> _What to work on_
Say the number of lines in the records below that hold the word "area", and only that number.

> _Provided information_
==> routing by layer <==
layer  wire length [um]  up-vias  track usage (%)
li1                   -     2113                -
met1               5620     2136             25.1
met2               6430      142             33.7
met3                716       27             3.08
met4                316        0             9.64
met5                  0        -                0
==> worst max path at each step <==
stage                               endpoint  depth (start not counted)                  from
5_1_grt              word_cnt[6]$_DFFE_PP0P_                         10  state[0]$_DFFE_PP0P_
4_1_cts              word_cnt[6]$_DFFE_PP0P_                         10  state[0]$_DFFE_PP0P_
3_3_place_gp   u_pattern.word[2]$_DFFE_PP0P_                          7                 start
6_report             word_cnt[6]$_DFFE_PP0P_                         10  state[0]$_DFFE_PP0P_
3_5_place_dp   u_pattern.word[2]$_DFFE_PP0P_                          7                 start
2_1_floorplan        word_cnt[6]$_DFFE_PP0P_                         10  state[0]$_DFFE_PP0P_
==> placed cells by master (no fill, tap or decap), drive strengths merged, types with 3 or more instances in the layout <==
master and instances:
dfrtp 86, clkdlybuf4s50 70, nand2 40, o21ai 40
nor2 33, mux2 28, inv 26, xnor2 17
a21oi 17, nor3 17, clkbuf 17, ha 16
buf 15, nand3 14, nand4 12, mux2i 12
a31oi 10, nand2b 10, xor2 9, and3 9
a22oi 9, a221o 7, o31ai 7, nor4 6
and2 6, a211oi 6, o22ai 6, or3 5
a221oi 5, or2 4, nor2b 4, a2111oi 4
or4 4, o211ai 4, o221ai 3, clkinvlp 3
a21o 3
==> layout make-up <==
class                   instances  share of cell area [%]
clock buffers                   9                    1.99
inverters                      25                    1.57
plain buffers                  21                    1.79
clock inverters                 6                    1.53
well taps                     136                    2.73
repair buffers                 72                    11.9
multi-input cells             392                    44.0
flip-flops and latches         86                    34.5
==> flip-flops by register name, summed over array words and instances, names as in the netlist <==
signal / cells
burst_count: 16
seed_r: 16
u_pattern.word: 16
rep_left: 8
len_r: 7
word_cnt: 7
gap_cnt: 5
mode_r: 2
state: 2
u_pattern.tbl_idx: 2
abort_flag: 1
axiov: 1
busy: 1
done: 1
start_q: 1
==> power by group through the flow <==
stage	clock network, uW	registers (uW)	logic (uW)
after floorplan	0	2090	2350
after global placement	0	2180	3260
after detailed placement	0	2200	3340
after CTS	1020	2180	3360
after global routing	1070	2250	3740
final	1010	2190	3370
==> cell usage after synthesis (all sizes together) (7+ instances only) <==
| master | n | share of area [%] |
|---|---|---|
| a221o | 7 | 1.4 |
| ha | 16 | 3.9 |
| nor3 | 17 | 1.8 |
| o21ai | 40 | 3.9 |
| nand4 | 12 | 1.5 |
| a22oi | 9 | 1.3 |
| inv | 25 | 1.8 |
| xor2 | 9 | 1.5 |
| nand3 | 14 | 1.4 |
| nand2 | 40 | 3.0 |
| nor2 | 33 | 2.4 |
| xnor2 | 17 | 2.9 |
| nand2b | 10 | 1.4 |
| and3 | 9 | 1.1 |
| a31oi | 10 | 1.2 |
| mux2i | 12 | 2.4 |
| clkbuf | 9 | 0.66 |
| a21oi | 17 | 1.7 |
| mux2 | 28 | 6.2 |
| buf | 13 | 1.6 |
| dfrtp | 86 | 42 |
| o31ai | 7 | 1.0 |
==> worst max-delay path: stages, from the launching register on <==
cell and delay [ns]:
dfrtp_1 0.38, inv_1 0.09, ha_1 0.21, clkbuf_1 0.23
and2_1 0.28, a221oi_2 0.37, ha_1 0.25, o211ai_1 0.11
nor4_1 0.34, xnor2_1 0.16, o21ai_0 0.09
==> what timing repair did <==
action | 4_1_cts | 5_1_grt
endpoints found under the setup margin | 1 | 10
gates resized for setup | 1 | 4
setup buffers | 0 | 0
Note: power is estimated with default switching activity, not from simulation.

> _The answer_
2